The Misadventures of a fake leg named Kiki

I learned to take things in stride and laugh at myself pretty quickly after my amputation because the alternative was far less fun. Something else I learned is to expect lots of unexpected chaos and pack accordingly. There is nothing quite like nine beeps of death that a microprocessor leg sets off when the battery is drained. Not only does it panic a crowd, who tend to fear a bomb is strapped to your lower half, but it locks in the straight position and turns into little more than an expensive paperweight. A fifty-thousand-dollar paperweight, to be exact.
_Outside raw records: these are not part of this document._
==> config.mk <==
export PLATFORM = sky130hd
export DESIGN_NAME = pipeline_core
export DESIGN_NICKNAME = d
export VERILOG_FILES = /design/src/hdl/core_pkg.sv /design/src/hdl/decode_unit.sv /design/src/hdl/execute_unit.sv /design/src/hdl/fetch_unit.sv /design/src/hdl/hazard_bypass.sv /design/src/hdl/memory_unit.sv /design/src/hdl/pipeline_core.sv /design/src/hdl/reg_file.sv /design/src/hdl/stage_reg.sv
export SDC_FILE = /design/constraint.sdc
export NUM_CORES = 2
export LEC_CHECK = 0
export BUFFER_PORTS_ARGS = -buffer_cell sky130_fd_sc_hd__buf_2
export CAP_MARGIN = 20
export CORE_MARGIN = 3
export CORE_UTILIZATION = 56
export CTS_CLUSTER_SIZE = 12
export DETAILED_ROUTE_END_ITERATION = 12
export HOLD_SLACK_MARGIN = 0.02
export PLACE_DENSITY_LB_ADDON = 0.08
export SYNTH_ARGS = -nofsm -noshare
export SYNTH_HDL_FRONTEND = slang
export SYNTH_SLANG_ARGS = --single-unit
==> constraint.sdc <==
create_clock -name clk -period 12.24 [get_ports clk]
set_input_delay 0.612 -clock clk [delete_from_list [all_inputs] [get_ports clk]]
set_output_delay 0.612 -clock clk [all_outputs]
set_load 0.01 [all_outputs]
==> src/hdl/core_pkg.sv <==
////////////////////
// core package
// widths, opcodes, alu ops and the stage payloads of the rv64i pipeline
////////////////////
package core_pkg;

    parameter int XLEN       = 64;
    parameter int ILEN       = 32;
    parameter int REG_ADDR_W = 5;

    // major opcodes of the supported subset
    parameter logic [6:0] OP_LUI    = 7'b0110111;
    parameter logic [6:0] OP_OP_IMM = 7'b0010011;
    parameter logic [6:0] OP_OP     = 7'b0110011;
    parameter logic [6:0] OP_LOAD   = 7'b0000011;
    parameter logic [6:0] OP_STORE  = 7'b0100011;

    typedef enum logic [2:0] {
        ALU_ADD,
        ALU_SUB,
        ALU_XOR,
        ALU_OR,
        ALU_AND,
        ALU_PASS_B  // lui
    } alu_op_e;

    ////////////////////
    // stage payloads
    ////////////////////
    typedef struct packed {
        logic [XLEN-1:0] pc;
        logic [ILEN-1:0] instr;
    } id_payload_t;

    typedef struct packed {
        logic [XLEN-1:0]       pc;
        logic [ILEN-1:0]       instr;
        logic [REG_ADDR_W-1:0] rd;
        logic                  wen;
        alu_op_e               alu_op;
        logic [XLEN-1:0]       op_a;
        logic [XLEN-1:0]       op_b;
        logic [XLEN-1:0]       st_data;   // rs2 value for sd
        logic                  is_load;
        logic                  is_store;
    } ex_payload_t;

    typedef struct packed {
        logic [XLEN-1:0]       pc;
        logic [ILEN-1:0]       instr;
        logic [REG_ADDR_W-1:0] rd;
        logic                  wen;
        logic                  is_load;
        logic                  is_store;
        logic [XLEN-1:0]       alu_res;   // also the memory address
        logic [XLEN-1:0]       st_data;
    } m_payload_t;

    typedef struct packed {
        logic [XLEN-1:0]       pc;
        logic [ILEN-1:0]       instr;
        logic [REG_ADDR_W-1:0] rd;
        logic                  wen;
        logic [XLEN-1:0]       wdata;
    } wb_payload_t;

endpackage

==> src/hdl/decode_unit.sv <==
////////////////////
// decode unit
// opcode decode, immediates and operand placement for execute
////////////////////
module decode_unit (
    input  logic                            valid_i,
    input  core_pkg::id_payload_t           data_i,
    output logic [core_pkg::REG_ADDR_W-1:0] rs1_o,
    output logic [core_pkg::REG_ADDR_W-1:0] rs2_o,
    output logic                            use_rs1_o,
    output logic                            use_rs2_o,
    input  logic [core_pkg::XLEN-1:0]       rs1_val_i,
    input  logic [core_pkg::XLEN-1:0]       rs2_val_i,
    output core_pkg::ex_payload_t           ex_data_o
);
    import core_pkg::*;

    logic [ILEN-1:0]       instr;
    logic [6:0]            opcode;
    logic [2:0]            funct3;
    logic [6:0]            funct7;
    logic [REG_ADDR_W-1:0] rd;
    logic [XLEN-1:0]       imm_i, imm_s, imm_u;
    logic                  legal, uses1, uses2, writes, ld, st;
    alu_op_e               alu_op;
    logic [XLEN-1:0]       op_a, op_b;

    assign instr  = data_i.instr;
    assign opcode = instr[6:0];
    assign funct3 = instr[14:12];
    assign funct7 = instr[31:25];
    assign rd     = instr[11:7];
    assign rs1_o  = instr[19:15];
    assign rs2_o  = instr[24:20];

    assign imm_i = {{52{instr[31]}}, instr[31:20]};
    assign imm_s = {{52{instr[31]}}, instr[31:25], instr[11:7]};
    assign imm_u = {{32{instr[31]}}, instr[31:12], 12'b0};

    always_comb begin
        legal  = 1'b1;
        uses1  = 1'b1;
        uses2  = 1'b0;
        writes = 1'b1;
        ld     = 1'b0;
        st     = 1'b0;
        alu_op = ALU_ADD;
        op_a   = rs1_val_i;
        op_b   = imm_i;
        case (opcode)
            OP_LUI: begin
                uses1  = 1'b0;
                alu_op = ALU_PASS_B;
                op_a   = '0;
                op_b   = imm_u;
            end
            OP_OP_IMM: begin
                case (funct3)
                    3'b000:  alu_op = ALU_ADD;
                    3'b100:  alu_op = ALU_XOR;
                    3'b110:  alu_op = ALU_OR;
                    3'b111:  alu_op = ALU_AND;
                    default: legal = 1'b0;  // slti, shifts etc
                endcase
            end
            OP_OP: begin
                uses2 = 1'b1;
                op_b  = rs2_val_i;
                case ({funct7, funct3})
                    {7'b0000000, 3'b000}: alu_op = ALU_ADD;
                    {7'b0100000, 3'b000}: alu_op = ALU_SUB;
                    {7'b0000000, 3'b100}: alu_op = ALU_XOR;
                    {7'b0000000, 3'b110}: alu_op = ALU_OR;
                    {7'b0000000, 3'b111}: alu_op = ALU_AND;
                    default:              legal = 1'b0;
                endcase
            end
            OP_LOAD: begin
                ld    = 1'b1;
                legal = (funct3 == 3'b011);  // ld only
            end
            OP_STORE: begin
                uses2  = 1'b1;
                writes = 1'b0;
                st     = 1'b1;
                op_b   = imm_s;
                legal  = (funct3 == 3'b011);  // sd only
            end
            default: legal = 1'b0;
        endcase
    end

    // illegal opcodes become bubbles: no reads, no write, no access
    assign use_rs1_o = valid_i && legal && uses1;
    assign use_rs2_o = valid_i && legal && uses2;

    always_comb begin
        ex_data_o.pc       = data_i.pc;
        ex_data_o.instr    = instr;
        ex_data_o.wen      = legal && writes && (rd != '0);  // x0 never written
        ex_data_o.rd       = ex_data_o.wen ? rd : '0;
        ex_data_o.alu_op   = alu_op;
        ex_data_o.op_a     = op_a;
        ex_data_o.op_b     = op_b;
        ex_data_o.st_data  = rs2_val_i;
        ex_data_o.is_load  = legal && ld;
        ex_data_o.is_store = legal && st;
    end

endmodule

==> src/hdl/execute_unit.sv <==
////////////////////
// execute unit
// alu, also forms load/store addresses
////////////////////
module execute_unit (
    input  core_pkg::ex_payload_t     data_i,
    output logic [core_pkg::XLEN-1:0] result_o,
    output core_pkg::m_payload_t      m_data_o
);
    import core_pkg::*;

    logic [XLEN-1:0] a, b;

    assign a = data_i.op_a;
    assign b = data_i.op_b;

    always_comb begin
        case (data_i.alu_op)
            ALU_ADD:    result_o = a + b;  // ld/sd address too
            ALU_SUB:    result_o = a - b;
            ALU_XOR:    result_o = a ^ b;
            ALU_OR:     result_o = a | b;
            ALU_AND:    result_o = a & b;
            ALU_PASS_B: result_o = b;
            default:    result_o = '0;
        endcase
    end

    always_comb begin
        m_data_o.pc       = data_i.pc;
        m_data_o.instr    = data_i.instr;
        m_data_o.rd       = data_i.rd;
        m_data_o.wen      = data_i.wen;
        m_data_o.is_load  = data_i.is_load;
        m_data_o.is_store = data_i.is_store;
        m_data_o.alu_res  = result_o;
        m_data_o.st_data  = data_i.st_data;
    end

endmodule

==> src/hdl/fetch_unit.sv <==
////////////////////
// fetch unit
// sequential program counter, no branches
////////////////////
module fetch_unit #(
    parameter logic [core_pkg::XLEN-1:0] RESET_PC = '0
) (
    input  logic                      clk,
    input  logic                      rst_n_i,
    input  logic                      hold_i,
    output logic [core_pkg::XLEN-1:0] pc_o
);
    import core_pkg::*;

    logic [XLEN-1:0] pc_q;

    always_ff @(posedge clk) begin
        if (!rst_n_i) begin
            pc_q <= RESET_PC;
        end else if (!hold_i) begin
            pc_q <= pc_q + XLEN'(4);  // next word
        end
    end

    assign pc_o = pc_q;

endmodule

==> src/hdl/hazard_bypass.sv <==
////////////////////
// hazard detection and operand bypass
// ex over m over wb, load-use stall on an ex match
////////////////////
module hazard_bypass (
    input  logic                            id_valid_i,
    input  logic [core_pkg::REG_ADDR_W-1:0] rs1_i,
    input  logic [core_pkg::REG_ADDR_W-1:0] rs2_i,
    input  logic                            use_rs1_i,
    input  logic                            use_rs2_i,
    input  logic [core_pkg::XLEN-1:0]       rf_rs1_i,
    input  logic [core_pkg::XLEN-1:0]       rf_rs2_i,
    input  logic                            ex_valid_i,
    input  logic [core_pkg::REG_ADDR_W-1:0] ex_rd_i,
    input  logic                            ex_wen_i,
    input  logic                            ex_is_load_i,
    input  logic [core_pkg::XLEN-1:0]       ex_result_i,
    input  logic                            m_valid_i,
    input  logic [core_pkg::REG_ADDR_W-1:0] m_rd_i,
    input  logic                            m_wen_i,
    input  logic [core_pkg::XLEN-1:0]       m_result_i,
    input  logic                            wb_valid_i,
    input  logic [core_pkg::REG_ADDR_W-1:0] wb_rd_i,
    input  logic                            wb_wen_i,
    input  logic [core_pkg::XLEN-1:0]       wb_result_i,
    output logic [core_pkg::XLEN-1:0]       rs1_val_o,
    output logic [core_pkg::XLEN-1:0]       rs2_val_o,
    output logic                            stall_o
);
    import core_pkg::*;

    logic [REG_ADDR_W-1:0] rs [2];
    logic [XLEN-1:0]       rf_val [2];
    logic [XLEN-1:0]       val [2];
    logic [1:0]            need, ex_hit, m_hit, wb_hit;

    assign rs[0]     = rs1_i;
    assign rs[1]     = rs2_i;
    assign rf_val[0] = rf_rs1_i;
    assign rf_val[1] = rf_rs2_i;
    assign need      = {use_rs2_i && rs2_i != '0, use_rs1_i && rs1_i != '0};

    always_comb begin
        for (int i = 0; i < 2; i++) begin
            ex_hit[i] = id_valid_i && need[i] && ex_valid_i && ex_wen_i && ex_rd_i == rs[i];
            m_hit[i]  = id_valid_i && need[i] && m_valid_i && m_wen_i && m_rd_i == rs[i];
            wb_hit[i] = id_valid_i && need[i] && wb_valid_i && wb_wen_i && wb_rd_i == rs[i];
            if (ex_hit[i]) begin
                val[i] = ex_result_i;  // youngest producer wins
            end else if (m_hit[i]) begin
                val[i] = m_result_i;
            end else if (wb_hit[i]) begin
                val[i] = wb_result_i;
            end else begin
                val[i] = rf_val[i];
            end
        end
    end

    assign rs1_val_o = val[0];
    assign rs2_val_o = val[1];
    assign stall_o   = ex_is_load_i && (|ex_hit);  // load data not ready until m

endmodule

==> src/hdl/memory_unit.sv <==
////////////////////
// memory unit
// data port driver, holds m until the access completes
////////////////////
module memory_unit (
    input  logic                      valid_i,
    input  core_pkg::m_payload_t      data_i,
    output logic                      dmem_req_o,
    output logic                      dmem_wen_o,
    output logic [core_pkg::XLEN-1:0] dmem_addr_o,
    output logic [core_pkg::XLEN-1:0] dmem_wdata_o,
    input  logic [core_pkg::XLEN-1:0] dmem_rdata_i,
    input  logic                      dmem_ready_i,
    output logic                      mem_busy_o,
    output logic [core_pkg::XLEN-1:0] result_o,
    output core_pkg::wb_payload_t     wb_data_o
);

    assign dmem_req_o   = valid_i && (data_i.is_load || data_i.is_store);
    assign dmem_wen_o   = valid_i && data_i.is_store;
    assign dmem_addr_o  = data_i.alu_res;
    assign dmem_wdata_o = data_i.st_data;

    // waiting on the port stalls everything from m back
    assign mem_busy_o = dmem_req_o && !dmem_ready_i;

    assign result_o = data_i.is_load ? dmem_rdata_i : data_i.alu_res;

    always_comb begin
        wb_data_o.pc    = data_i.pc;
        wb_data_o.instr = data_i.instr;
        wb_data_o.rd    = data_i.rd;
        wb_data_o.wen   = data_i.wen;
        wb_data_o.wdata = result_o;
    end

endmodule

==> src/hdl/pipeline_core.sv <==
////////////////////
// pipeline core
// five-stage in-order rv64i subset with bypass and commit port
////////////////////
module pipeline_core #(
    parameter logic [core_pkg::XLEN-1:0] RESET_PC = '0
) (
    input  logic                            clk,
    input  logic                            rst_n_i,
    output logic [core_pkg::XLEN-1:0]       imem_addr_o,
    input  logic [core_pkg::ILEN-1:0]       imem_data_i,
    output logic                            dmem_req_o,
    output logic                            dmem_wen_o,
    output logic [core_pkg::XLEN-1:0]       dmem_addr_o,
    output logic [core_pkg::XLEN-1:0]       dmem_wdata_o,
    input  logic [core_pkg::XLEN-1:0]       dmem_rdata_i,
    input  logic                            dmem_ready_i,
    output logic                            wb_commit_o,
    output logic [core_pkg::XLEN-1:0]       wb_pc_o,
    output logic [core_pkg::ILEN-1:0]       wb_instr_o,
    output logic                            wb_wen_o,
    output logic [core_pkg::REG_ADDR_W-1:0] wb_rd_o,
    output logic [core_pkg::XLEN-1:0]       wb_wdata_o
);
    import core_pkg::*;

    id_payload_t           id_d, id_q;
    ex_payload_t           ex_d, ex_q;
    m_payload_t            m_d, m_q;
    wb_payload_t           wb_d, wb_q;
    logic                  id_valid, ex_valid, m_valid, wb_valid;
    logic                  stall, mem_busy, front_hold;
    logic [XLEN-1:0]       pc;
    logic [REG_ADDR_W-1:0] rs1, rs2;
    logic                  use_rs1, use_rs2;
    logic [XLEN-1:0]       rf_rs1, rf_rs2, rs1_val, rs2_val;
    logic [XLEN-1:0]       ex_result, m_result;

    assign front_hold = stall || mem_busy;

    ////////////////////
    // fetch and decode
    ////////////////////
    fetch_unit #(.RESET_PC(RESET_PC)) u_fetch (
        .clk     (clk),
        .rst_n_i (rst_n_i),
        .hold_i  (front_hold),
        .pc_o    (pc)
    );

    assign imem_addr_o = pc;
    assign id_d.pc     = pc;
    assign id_d.instr  = imem_data_i;  // same-cycle instruction port

    stage_reg #(.payload_t(id_payload_t)) id_reg (
        .clk(clk), .rst_n_i(rst_n_i), .en_i(!front_hold),
        .valid_i(1'b1), .data_i(id_d), .valid_o(id_valid), .data_o(id_q)
    );

    decode_unit u_decode (
        .valid_i   (id_valid),
        .data_i    (id_q),
        .rs1_o     (rs1),
        .rs2_o     (rs2),
        .use_rs1_o (use_rs1),
        .use_rs2_o (use_rs2),
        .rs1_val_i (rs1_val),
        .rs2_val_i (rs2_val),
        .ex_data_o (ex_d)
    );

    reg_file u_rf (
        .clk       (clk),
        .ra_addr_i (rs1),
        .rb_addr_i (rs2),
        .ra_data_o (rf_rs1),
        .rb_data_o (rf_rs2),
        .w_en_i    (wb_valid && wb_q.wen),
        .w_addr_i  (wb_q.rd),
        .w_data_i  (wb_q.wdata)
    );

    hazard_bypass u_hazard (
        .id_valid_i   (id_valid),
        .rs1_i        (rs1),
        .rs2_i        (rs2),
        .use_rs1_i    (use_rs1),
        .use_rs2_i    (use_rs2),
        .rf_rs1_i     (rf_rs1),
        .rf_rs2_i     (rf_rs2),
        .ex_valid_i   (ex_valid),
        .ex_rd_i      (ex_q.rd),
        .ex_wen_i     (ex_q.wen),
        .ex_is_load_i (ex_q.is_load),
        .ex_result_i  (ex_result),
        .m_valid_i    (m_valid),
        .m_rd_i       (m_q.rd),
        .m_wen_i      (m_q.wen),
        .m_result_i   (m_result),
        .wb_valid_i   (wb_valid),
        .wb_rd_i      (wb_q.rd),
        .wb_wen_i     (wb_q.wen),
        .wb_result_i  (wb_q.wdata),
        .rs1_val_o    (rs1_val),
        .rs2_val_o    (rs2_val),
        .stall_o      (stall)
    );

    ////////////////////
    // execute, memory, writeback
    ////////////////////
    stage_reg #(.payload_t(ex_payload_t)) ex_reg (
        .clk(clk), .rst_n_i(rst_n_i), .en_i(!mem_busy),
        .valid_i(id_valid && !stall), .data_i(ex_d), .valid_o(ex_valid), .data_o(ex_q)
    );

    execute_unit u_execute (
        .data_i   (ex_q),
        .result_o (ex_result),
        .m_data_o (m_d)
    );

    stage_reg #(.payload_t(m_payload_t)) m_reg (
        .clk(clk), .rst_n_i(rst_n_i), .en_i(!mem_busy),
        .valid_i(ex_valid), .data_i(m_d), .valid_o(m_valid), .data_o(m_q)
    );

    memory_unit u_memory (
        .valid_i      (m_valid),
        .data_i       (m_q),
        .dmem_req_o   (dmem_req_o),
        .dmem_wen_o   (dmem_wen_o),
        .dmem_addr_o  (dmem_addr_o),
        .dmem_wdata_o (dmem_wdata_o),
        .dmem_rdata_i (dmem_rdata_i),
        .dmem_ready_i (dmem_ready_i),
        .mem_busy_o   (mem_busy),
        .result_o     (m_result),
        .wb_data_o    (wb_d)
    );

    // wb always advances, a busy m leaves a bubble behind
    stage_reg #(.payload_t(wb_payload_t)) wb_reg (
        .clk(clk), .rst_n_i(rst_n_i), .en_i(1'b1),
        .valid_i(m_valid && !mem_busy), .data_i(wb_d), .valid_o(wb_valid), .data_o(wb_q)
    );

    ////////////////////
    // commit register
    ////////////////////
    always_ff @(posedge clk) begin
        if (!rst_n_i || !wb_valid) begin
            wb_commit_o <= 1'b0;
            wb_pc_o     <= '0;
            wb_instr_o  <= '0;
            wb_wen_o    <= 1'b0;
            wb_rd_o     <= '0;
            wb_wdata_o  <= '0;
        end else begin
            wb_commit_o <= 1'b1;
            wb_pc_o     <= wb_q.pc;
            wb_instr_o  <= wb_q.instr;
            wb_wen_o    <= wb_q.wen;
            wb_rd_o     <= wb_q.rd;
            wb_wdata_o  <= wb_q.wen ? wb_q.wdata : '0;  // stores report no value
        end
    end

endmodule

==> src/hdl/reg_file.sv <==
////////////////////
// register file
// 32 x xlen, two async reads, one write, x0 hardwired
////////////////////
module reg_file (
    input  logic                            clk,
    input  logic [core_pkg::REG_ADDR_W-1:0] ra_addr_i,
    input  logic [core_pkg::REG_ADDR_W-1:0] rb_addr_i,
    output logic [core_pkg::XLEN-1:0]       ra_data_o,
    output logic [core_pkg::XLEN-1:0]       rb_data_o,
    input  logic                            w_en_i,
    input  logic [core_pkg::REG_ADDR_W-1:0] w_addr_i,
    input  logic [core_pkg::XLEN-1:0]       w_data_i
);
    import core_pkg::*;

    logic [XLEN-1:0] regs [32];

    always_ff @(posedge clk) begin
        if (w_en_i && w_addr_i != '0) begin
            regs[w_addr_i] <= w_data_i;
        end
    end

    assign ra_data_o = (ra_addr_i == '0) ? '0 : regs[ra_addr_i];
    assign rb_data_o = (rb_addr_i == '0) ? '0 : regs[rb_addr_i];

endmodule

==> src/hdl/stage_reg.sv <==
////////////////////
// pipeline stage register
// valid bit plus one payload, loaded when enabled
////////////////////
module stage_reg #(
    parameter type payload_t = logic
) (
    input  logic     clk,
    input  logic     rst_n_i,
    input  logic     en_i,
    input  logic     valid_i,
    input  payload_t data_i,
    output logic     valid_o,
    output payload_t data_o
);

    always_ff @(posedge clk) begin
        if (!rst_n_i) begin
            valid_o <= 1'b0;
        end else if (en_i) begin
            valid_o <= valid_i;  // low here is a bubble
        end
    end

    always_ff @(posedge clk) begin
        if (en_i) begin
            data_o <= data_i;
        end
    end

endmodule
### src/hw/egr_pkg.sv
/* Widths and beat types shared by the egress stage.
   Imported by every egress module and by the testbench. */

`default_nettype none

package egr_pkg;

    //////////////////////////////////////////////////
    // Widths

    localparam int EGR_BUS_BYTES  = 8;
    localparam int EGR_PORT_BYTES = 2;
    localparam int EGR_SPLIT      = EGR_BUS_BYTES / EGR_PORT_BYTES;
    localparam int EGR_PORT_IDX_W = 8;
    localparam int EGR_CNT_W      = 32;

    //////////////////////////////////////////////////
    // Beats

    // Keep is contiguous from byte 0, partial only on last
    typedef struct packed {
        logic [EGR_BUS_BYTES*8-1:0]  data;
        logic [EGR_BUS_BYTES-1:0]    keep;
        logic                        last;
        logic [EGR_PORT_IDX_W-1:0]   egress_port;
    } egr_bus_beat_t;

    typedef struct packed {
        logic [EGR_PORT_BYTES*8-1:0] data;
        logic [EGR_PORT_BYTES-1:0]   keep;
        logic                        last;
    } egr_port_beat_t;

    //////////////////////////////////////////////////
    // Counters

    typedef struct packed {
        logic [EGR_CNT_W-1:0] accepted;
        logic [EGR_CNT_W-1:0] dropped;
        logic [EGR_CNT_W-1:0] sent;
    } egr_port_cnts_t;

endpackage

`default_nettype wire
### src/hw/egr_width_adapt.sv
/* Splits each wide beat into port beats, lane 0 first, and spends one
   credit per port beat sent. Credits come back on credit_return. */

`timescale 1ns/10ps
`default_nettype none

module egr_width_adapt
    import egr_pkg::*;
#(
    parameter int CREDIT_INIT = 4
)(
    input  logic           egr_bus,
    input  logic           rst_n,
    input  logic           rd_valid,
    input  egr_bus_beat_t  rd_beat,
    output logic           rd_pop,
    input  logic           credit_return,
    output logic           port_valid,
    output egr_port_beat_t port_beat,
    output logic           ev_sent
);

    localparam int LANE_W = $clog2(EGR_SPLIT);
    localparam int CRED_W = $clog2(CREDIT_INIT + 1);
    localparam int LANE_BITS = EGR_PORT_BYTES * 8;

    egr_bus_beat_t     hold_beat;
    logic              hold_valid;
    logic [LANE_W-1:0] lane;
    logic [LANE_W-1:0] last_lane;
    logic [CRED_W-1:0] credits;
    logic              send;
    logic              final_lane;

    // Highest lane with any keep bit set
    always_comb begin
        last_lane = '0;
        for (int l = 0; l < EGR_SPLIT; l++) begin
            if (|hold_beat.keep[l*EGR_PORT_BYTES +: EGR_PORT_BYTES]) begin
                last_lane = LANE_W'(l);
            end
        end
    end

    assign final_lane = (lane == last_lane);
    assign port_valid = hold_valid && (credits != '0);
    assign send       = port_valid;
    assign rd_pop     = rd_valid && (!hold_valid || (send && final_lane));

    assign port_beat.data = hold_beat.data[lane*LANE_BITS +: LANE_BITS];
    assign port_beat.keep = hold_beat.keep[lane*EGR_PORT_BYTES +: EGR_PORT_BYTES];
    assign port_beat.last = hold_beat.last && final_lane;
    assign ev_sent        = send && port_beat.last;

    always_ff @(posedge egr_bus or negedge rst_n) begin
        if (!rst_n) begin
            hold_valid <= 1'b0;
            lane       <= '0;
            credits    <= CRED_W'(CREDIT_INIT);
        end else begin
            if (send) begin
                lane <= final_lane ? '0 : lane + 1'b1;
            end
            if (rd_pop) begin
                hold_valid <= 1'b1;
            end else if (send && final_lane) begin
                hold_valid <= 1'b0;
            end
            // Return while sending leaves the count as is
            case ({send, credit_return})
                2'b10:   credits <= credits - 1'b1;
                2'b01:   credits <= (credits < CRED_W'(CREDIT_INIT)) ? credits + 1'b1 : credits;
                default: credits <= credits;
            endcase
        end
    end

    always_ff @(posedge egr_bus) begin
        if (rd_pop) begin
            hold_beat <= rd_beat;
        end
    end

    // The port returns no more credits than it was given
    a_credit_cap: assert property (@(posedge egr_bus) disable iff (!rst_n)
        credit_return |-> (credits < CRED_W'(CREDIT_INIT)));

endmodule

`default_nettype wire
Kiki, like many other above the knee prosthetic legs, uses a suction seal. A small valve attaches to a tube that keeps the air out of my socket so that the leg can stay attached to my residual limb. The issue is that sometimes, the valve can leak air, or the plastic tube can get a pinhole in it. This means that at any given time while wearing the leg, the seal holding it on could loosen. That means I could be on vacation in Boston and not be able to keep the fake leg attached to my real leg making it impossible to walk. Ask me how I know. Now, I travel with several extra tubes in my purse and if all else fails, I will google local prosthetic clinics wherever in the world I happen to be because although Kiki likes to self sabatauge I won't let her to hold us back.

Then there was the time she led to my misstep on a brick-lined street in San Francisco and made me tumble and roll, landing next to a very stunned homeless man overlooking the bay, with all the contents of my purse scattered on the ground.

In Paris, the charger prongs were bent out of place just enough that they couldn't make contact to power the battery. It took two hours of tweezer work to get them fixed.

If I don't laugh, I'll cry. Actually, I did cry a little in Paris, but my point is, life is full of the fart noises Kiki makes as I'm trying to release air from the valve in a bathroom stall. She may throw tantrums in foreign countries, seize up on sidewalks, or make suspicious noises in silent spaces, but Kiki and I are a team. A slightly dysfunctional, high-maintenance, bionic team—but a team nonetheless

a high-tech robot limb that has all the drama of a Real Housewife and none of the chill. Kiki and I have had our ups and downs—literally—but through every beep, every fall, every weird malfunction, I've come out stronger (and with tighter glutes, honestly).